**About this exercise**
Where the data below has the string "fslot", return the whole line.

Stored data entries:
· · · · ·
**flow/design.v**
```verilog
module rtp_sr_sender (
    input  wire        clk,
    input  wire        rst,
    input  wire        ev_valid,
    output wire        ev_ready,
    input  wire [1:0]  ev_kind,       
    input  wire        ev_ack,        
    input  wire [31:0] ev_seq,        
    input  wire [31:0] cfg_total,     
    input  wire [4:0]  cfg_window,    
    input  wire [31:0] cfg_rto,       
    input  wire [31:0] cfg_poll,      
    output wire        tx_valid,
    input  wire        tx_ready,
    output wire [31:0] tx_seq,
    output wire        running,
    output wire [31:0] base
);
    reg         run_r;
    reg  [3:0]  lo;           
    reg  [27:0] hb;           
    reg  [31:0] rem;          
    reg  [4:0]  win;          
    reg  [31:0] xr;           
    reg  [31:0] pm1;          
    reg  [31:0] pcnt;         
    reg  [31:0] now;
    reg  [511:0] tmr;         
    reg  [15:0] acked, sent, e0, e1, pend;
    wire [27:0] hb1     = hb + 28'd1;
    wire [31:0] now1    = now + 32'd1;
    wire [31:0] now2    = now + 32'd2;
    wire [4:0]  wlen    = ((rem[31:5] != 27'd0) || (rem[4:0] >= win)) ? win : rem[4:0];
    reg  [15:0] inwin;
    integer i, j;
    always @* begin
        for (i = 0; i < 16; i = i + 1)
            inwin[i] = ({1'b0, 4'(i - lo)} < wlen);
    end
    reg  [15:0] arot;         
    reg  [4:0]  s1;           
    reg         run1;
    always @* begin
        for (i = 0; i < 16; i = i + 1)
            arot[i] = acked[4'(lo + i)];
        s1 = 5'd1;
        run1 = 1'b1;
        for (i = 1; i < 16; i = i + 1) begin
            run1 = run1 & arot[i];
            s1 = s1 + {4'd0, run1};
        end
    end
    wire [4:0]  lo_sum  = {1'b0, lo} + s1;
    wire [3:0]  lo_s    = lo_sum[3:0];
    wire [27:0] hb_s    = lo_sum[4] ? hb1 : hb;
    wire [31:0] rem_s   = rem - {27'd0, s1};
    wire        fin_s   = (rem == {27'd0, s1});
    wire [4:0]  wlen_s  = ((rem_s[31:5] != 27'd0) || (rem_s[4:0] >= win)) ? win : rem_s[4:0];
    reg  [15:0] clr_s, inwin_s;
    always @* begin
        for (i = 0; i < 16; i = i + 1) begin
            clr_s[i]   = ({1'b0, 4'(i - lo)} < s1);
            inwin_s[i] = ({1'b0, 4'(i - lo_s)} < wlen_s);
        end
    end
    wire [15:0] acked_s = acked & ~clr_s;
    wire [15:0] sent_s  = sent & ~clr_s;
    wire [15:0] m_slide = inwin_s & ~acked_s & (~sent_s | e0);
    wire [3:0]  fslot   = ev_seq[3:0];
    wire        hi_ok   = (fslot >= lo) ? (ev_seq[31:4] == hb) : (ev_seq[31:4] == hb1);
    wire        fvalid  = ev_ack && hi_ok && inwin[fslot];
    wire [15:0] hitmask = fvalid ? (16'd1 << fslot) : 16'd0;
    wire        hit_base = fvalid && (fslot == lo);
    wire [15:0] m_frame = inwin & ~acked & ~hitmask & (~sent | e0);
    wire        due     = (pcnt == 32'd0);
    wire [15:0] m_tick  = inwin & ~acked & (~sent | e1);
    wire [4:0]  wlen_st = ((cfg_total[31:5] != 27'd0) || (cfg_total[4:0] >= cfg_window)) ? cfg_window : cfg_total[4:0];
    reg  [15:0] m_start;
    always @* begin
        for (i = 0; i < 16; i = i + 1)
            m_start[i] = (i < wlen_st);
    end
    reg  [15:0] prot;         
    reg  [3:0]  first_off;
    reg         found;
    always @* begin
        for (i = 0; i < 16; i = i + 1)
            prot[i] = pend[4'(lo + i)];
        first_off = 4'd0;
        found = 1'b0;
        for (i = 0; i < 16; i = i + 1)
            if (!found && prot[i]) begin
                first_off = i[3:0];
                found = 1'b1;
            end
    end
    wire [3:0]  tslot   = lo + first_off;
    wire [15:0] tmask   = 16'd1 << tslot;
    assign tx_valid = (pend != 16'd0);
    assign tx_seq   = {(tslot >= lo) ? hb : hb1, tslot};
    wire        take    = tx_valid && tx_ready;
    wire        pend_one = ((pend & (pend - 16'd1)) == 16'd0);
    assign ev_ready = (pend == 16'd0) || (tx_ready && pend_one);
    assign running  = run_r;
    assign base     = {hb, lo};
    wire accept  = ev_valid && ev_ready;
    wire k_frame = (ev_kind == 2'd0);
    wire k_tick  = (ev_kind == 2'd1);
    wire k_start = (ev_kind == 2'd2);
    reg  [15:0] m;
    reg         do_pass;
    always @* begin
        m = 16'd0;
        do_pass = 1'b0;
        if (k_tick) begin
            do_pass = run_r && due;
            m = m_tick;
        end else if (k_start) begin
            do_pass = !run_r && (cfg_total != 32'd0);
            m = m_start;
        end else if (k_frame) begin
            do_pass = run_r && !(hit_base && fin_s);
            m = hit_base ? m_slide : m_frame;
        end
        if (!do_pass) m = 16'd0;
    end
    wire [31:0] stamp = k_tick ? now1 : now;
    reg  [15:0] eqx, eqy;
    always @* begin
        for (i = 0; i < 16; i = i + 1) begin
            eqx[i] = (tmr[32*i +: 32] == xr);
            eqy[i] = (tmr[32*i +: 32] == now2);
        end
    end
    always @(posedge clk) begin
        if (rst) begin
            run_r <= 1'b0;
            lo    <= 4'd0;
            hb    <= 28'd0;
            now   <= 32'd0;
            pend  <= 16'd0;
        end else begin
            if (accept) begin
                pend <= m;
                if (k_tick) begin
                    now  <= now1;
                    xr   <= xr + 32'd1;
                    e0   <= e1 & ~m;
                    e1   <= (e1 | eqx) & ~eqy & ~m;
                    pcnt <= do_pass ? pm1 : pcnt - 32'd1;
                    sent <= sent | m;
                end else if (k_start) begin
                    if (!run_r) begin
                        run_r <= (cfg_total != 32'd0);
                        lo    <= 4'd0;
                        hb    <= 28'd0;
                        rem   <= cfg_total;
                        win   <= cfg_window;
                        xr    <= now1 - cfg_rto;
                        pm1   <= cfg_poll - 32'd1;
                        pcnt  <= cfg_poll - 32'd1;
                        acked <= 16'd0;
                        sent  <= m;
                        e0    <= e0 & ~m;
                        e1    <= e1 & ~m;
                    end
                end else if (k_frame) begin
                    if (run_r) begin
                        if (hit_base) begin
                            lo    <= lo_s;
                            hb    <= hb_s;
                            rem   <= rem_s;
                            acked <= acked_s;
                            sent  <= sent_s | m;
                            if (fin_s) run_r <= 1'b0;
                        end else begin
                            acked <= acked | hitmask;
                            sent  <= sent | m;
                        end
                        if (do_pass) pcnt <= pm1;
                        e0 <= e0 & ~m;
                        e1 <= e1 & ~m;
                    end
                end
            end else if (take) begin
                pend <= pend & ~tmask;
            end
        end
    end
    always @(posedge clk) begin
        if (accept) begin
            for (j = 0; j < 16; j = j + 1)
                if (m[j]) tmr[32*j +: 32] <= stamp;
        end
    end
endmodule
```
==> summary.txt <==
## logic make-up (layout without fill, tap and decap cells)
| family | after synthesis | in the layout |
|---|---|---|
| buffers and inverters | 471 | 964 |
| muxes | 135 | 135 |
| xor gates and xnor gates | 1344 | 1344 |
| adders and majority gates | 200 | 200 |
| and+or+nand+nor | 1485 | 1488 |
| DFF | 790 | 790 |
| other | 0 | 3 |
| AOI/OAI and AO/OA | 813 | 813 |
· · · · ·
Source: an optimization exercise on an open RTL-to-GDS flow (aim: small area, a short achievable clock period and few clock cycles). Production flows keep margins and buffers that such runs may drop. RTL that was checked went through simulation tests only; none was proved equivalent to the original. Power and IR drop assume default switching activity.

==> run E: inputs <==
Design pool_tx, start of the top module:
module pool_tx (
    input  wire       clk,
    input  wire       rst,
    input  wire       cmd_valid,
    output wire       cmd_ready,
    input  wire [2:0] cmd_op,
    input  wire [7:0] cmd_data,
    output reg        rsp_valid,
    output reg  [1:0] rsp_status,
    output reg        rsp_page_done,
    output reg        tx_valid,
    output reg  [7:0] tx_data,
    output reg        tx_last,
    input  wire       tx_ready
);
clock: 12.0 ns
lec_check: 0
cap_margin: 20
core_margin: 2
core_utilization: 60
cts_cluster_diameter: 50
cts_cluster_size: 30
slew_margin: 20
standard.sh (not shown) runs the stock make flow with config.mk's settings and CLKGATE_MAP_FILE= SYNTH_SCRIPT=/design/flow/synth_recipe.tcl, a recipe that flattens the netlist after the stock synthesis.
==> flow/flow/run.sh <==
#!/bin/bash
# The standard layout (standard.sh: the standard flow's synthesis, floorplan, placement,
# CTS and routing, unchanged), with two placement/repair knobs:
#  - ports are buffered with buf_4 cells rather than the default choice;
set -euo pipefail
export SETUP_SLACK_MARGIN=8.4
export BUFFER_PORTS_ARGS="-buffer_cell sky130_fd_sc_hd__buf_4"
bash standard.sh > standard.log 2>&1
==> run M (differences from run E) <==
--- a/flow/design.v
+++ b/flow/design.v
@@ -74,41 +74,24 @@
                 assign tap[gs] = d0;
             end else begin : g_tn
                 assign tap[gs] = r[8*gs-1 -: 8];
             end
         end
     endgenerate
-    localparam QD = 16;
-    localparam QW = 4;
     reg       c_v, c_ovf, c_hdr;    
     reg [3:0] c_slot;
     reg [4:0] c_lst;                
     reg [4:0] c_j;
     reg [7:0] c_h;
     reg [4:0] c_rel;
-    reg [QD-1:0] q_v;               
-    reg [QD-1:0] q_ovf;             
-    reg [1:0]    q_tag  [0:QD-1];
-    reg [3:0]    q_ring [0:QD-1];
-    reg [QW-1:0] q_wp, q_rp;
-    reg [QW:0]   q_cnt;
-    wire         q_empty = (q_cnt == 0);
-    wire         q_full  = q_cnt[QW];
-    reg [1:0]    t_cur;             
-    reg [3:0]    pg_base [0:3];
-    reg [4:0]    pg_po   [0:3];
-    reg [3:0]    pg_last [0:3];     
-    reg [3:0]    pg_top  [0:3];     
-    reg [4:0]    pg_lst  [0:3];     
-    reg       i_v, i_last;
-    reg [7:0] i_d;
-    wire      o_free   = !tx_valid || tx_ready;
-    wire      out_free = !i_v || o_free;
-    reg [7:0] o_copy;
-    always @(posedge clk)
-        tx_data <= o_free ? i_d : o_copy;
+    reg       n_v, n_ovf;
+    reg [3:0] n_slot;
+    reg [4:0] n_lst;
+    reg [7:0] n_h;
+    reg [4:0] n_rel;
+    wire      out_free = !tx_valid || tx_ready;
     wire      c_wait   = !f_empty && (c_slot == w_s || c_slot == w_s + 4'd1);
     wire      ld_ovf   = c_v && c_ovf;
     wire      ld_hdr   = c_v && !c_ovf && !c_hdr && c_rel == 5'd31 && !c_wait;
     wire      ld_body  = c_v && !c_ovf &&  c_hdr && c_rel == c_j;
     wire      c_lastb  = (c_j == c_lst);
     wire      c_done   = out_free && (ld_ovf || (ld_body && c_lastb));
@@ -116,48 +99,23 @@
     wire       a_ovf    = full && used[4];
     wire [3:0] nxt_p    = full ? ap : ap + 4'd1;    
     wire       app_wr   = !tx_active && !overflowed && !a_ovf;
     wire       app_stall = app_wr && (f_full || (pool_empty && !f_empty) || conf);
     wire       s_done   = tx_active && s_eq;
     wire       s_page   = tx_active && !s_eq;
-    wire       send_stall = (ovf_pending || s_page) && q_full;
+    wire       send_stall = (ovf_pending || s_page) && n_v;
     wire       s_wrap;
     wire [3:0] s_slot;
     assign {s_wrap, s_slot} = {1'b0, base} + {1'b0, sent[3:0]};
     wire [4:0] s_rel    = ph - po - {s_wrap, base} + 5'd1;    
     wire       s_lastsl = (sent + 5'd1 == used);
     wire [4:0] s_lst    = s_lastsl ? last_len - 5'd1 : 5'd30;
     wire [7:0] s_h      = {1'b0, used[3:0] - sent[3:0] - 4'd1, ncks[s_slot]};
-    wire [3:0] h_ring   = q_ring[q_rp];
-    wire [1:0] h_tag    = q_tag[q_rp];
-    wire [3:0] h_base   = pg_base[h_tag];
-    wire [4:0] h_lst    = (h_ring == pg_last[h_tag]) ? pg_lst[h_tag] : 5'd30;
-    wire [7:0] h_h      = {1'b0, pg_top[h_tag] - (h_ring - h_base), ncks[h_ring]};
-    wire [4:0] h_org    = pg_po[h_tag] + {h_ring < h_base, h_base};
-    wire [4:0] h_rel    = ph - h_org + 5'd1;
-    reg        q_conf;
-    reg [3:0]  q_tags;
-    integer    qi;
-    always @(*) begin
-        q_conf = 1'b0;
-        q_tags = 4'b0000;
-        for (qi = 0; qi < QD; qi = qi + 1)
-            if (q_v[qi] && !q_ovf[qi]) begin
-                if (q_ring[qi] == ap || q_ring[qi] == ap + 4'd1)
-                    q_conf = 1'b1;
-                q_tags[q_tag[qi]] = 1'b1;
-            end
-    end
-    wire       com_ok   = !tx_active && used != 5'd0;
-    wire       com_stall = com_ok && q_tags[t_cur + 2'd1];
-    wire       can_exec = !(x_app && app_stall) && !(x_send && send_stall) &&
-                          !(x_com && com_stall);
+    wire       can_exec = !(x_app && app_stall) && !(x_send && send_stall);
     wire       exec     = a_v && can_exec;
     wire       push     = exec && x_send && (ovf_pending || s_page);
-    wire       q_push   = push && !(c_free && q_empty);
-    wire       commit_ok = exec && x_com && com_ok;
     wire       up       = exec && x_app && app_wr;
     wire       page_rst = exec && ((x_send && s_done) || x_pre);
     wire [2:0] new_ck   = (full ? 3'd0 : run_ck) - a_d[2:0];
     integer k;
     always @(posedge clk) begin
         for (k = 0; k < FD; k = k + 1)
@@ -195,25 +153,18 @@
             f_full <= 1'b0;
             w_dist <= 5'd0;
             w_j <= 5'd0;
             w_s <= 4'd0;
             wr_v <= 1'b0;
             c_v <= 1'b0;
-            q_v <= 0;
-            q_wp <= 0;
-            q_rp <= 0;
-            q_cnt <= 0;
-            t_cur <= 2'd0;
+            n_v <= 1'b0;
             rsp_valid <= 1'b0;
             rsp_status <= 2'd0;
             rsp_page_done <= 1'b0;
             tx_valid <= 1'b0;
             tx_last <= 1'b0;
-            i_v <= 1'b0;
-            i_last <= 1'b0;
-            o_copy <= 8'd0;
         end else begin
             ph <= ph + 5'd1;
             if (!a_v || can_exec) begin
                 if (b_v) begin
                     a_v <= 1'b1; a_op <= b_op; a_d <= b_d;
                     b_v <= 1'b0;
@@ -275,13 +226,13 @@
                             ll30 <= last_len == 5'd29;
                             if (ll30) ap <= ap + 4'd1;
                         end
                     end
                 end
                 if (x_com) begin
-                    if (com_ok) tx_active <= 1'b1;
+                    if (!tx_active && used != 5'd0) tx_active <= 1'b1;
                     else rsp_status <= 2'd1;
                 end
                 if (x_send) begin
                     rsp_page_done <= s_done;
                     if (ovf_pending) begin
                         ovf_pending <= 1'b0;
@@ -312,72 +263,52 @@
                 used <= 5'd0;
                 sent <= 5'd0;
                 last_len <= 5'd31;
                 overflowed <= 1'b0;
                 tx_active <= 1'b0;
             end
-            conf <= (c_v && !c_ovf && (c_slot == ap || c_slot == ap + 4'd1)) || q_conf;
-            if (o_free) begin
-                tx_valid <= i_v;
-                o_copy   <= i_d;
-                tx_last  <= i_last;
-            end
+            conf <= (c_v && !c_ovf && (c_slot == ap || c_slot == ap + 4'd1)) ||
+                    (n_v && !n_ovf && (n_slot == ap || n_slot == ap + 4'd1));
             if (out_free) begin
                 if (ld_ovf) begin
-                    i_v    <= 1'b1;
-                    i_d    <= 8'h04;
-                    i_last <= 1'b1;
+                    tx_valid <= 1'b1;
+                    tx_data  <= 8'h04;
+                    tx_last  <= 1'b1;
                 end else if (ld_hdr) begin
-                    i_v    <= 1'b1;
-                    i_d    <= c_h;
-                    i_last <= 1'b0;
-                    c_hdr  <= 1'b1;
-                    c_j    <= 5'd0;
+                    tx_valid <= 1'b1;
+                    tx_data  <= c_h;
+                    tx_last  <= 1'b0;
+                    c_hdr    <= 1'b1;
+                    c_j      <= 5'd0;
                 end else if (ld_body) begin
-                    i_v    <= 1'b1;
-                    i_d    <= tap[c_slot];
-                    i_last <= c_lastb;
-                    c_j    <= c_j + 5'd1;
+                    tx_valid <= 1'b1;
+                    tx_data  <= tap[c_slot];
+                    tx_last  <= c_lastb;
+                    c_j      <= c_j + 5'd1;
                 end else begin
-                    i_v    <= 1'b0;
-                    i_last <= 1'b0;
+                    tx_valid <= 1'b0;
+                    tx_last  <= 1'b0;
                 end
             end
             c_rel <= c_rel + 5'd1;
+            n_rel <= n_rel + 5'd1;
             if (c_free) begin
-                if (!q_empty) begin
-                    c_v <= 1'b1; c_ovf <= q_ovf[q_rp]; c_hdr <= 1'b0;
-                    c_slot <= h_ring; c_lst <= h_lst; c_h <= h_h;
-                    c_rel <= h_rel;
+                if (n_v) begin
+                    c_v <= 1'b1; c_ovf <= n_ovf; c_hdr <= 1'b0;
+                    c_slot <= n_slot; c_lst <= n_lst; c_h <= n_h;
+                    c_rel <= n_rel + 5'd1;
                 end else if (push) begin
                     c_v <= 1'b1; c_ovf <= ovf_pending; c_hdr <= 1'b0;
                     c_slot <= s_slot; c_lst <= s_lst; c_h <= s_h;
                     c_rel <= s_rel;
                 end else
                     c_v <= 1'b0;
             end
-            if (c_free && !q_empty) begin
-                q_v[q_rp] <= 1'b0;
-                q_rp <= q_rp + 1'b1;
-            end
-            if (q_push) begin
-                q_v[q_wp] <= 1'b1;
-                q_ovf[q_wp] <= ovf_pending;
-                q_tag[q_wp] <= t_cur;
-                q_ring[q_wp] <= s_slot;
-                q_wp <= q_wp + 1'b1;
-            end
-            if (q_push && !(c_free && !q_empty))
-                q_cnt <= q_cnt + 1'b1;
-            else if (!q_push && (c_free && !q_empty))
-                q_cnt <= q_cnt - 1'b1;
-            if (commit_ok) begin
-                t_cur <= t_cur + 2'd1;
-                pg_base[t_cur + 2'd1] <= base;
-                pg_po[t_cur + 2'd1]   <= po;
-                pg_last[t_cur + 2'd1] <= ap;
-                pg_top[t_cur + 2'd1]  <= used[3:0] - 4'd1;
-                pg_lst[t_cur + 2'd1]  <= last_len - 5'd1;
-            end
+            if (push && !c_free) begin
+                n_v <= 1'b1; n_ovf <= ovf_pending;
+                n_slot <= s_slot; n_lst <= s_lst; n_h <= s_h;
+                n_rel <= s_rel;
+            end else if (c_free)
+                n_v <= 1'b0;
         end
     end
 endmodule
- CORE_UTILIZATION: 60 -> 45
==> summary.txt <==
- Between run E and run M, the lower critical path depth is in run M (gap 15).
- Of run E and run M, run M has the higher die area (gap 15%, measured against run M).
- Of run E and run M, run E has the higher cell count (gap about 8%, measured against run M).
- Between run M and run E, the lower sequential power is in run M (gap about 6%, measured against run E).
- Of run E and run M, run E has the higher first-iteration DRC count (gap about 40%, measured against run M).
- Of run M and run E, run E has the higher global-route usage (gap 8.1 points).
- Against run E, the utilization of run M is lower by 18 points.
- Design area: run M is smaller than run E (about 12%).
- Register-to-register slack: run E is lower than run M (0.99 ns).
· · · · ·
**Answer below**
    wire [3:0]  fslot   = ev_seq[3:0];
    wire        hi_ok   = (fslot >= lo) ? (ev_seq[31:4] == hb) : (ev_seq[31:4] == hb1);
    wire        fvalid  = ev_ack && hi_ok && inwin[fslot];
    wire [15:0] hitmask = fvalid ? (16'd1 << fslot) : 16'd0;
    wire        hit_base = fvalid && (fslot == lo);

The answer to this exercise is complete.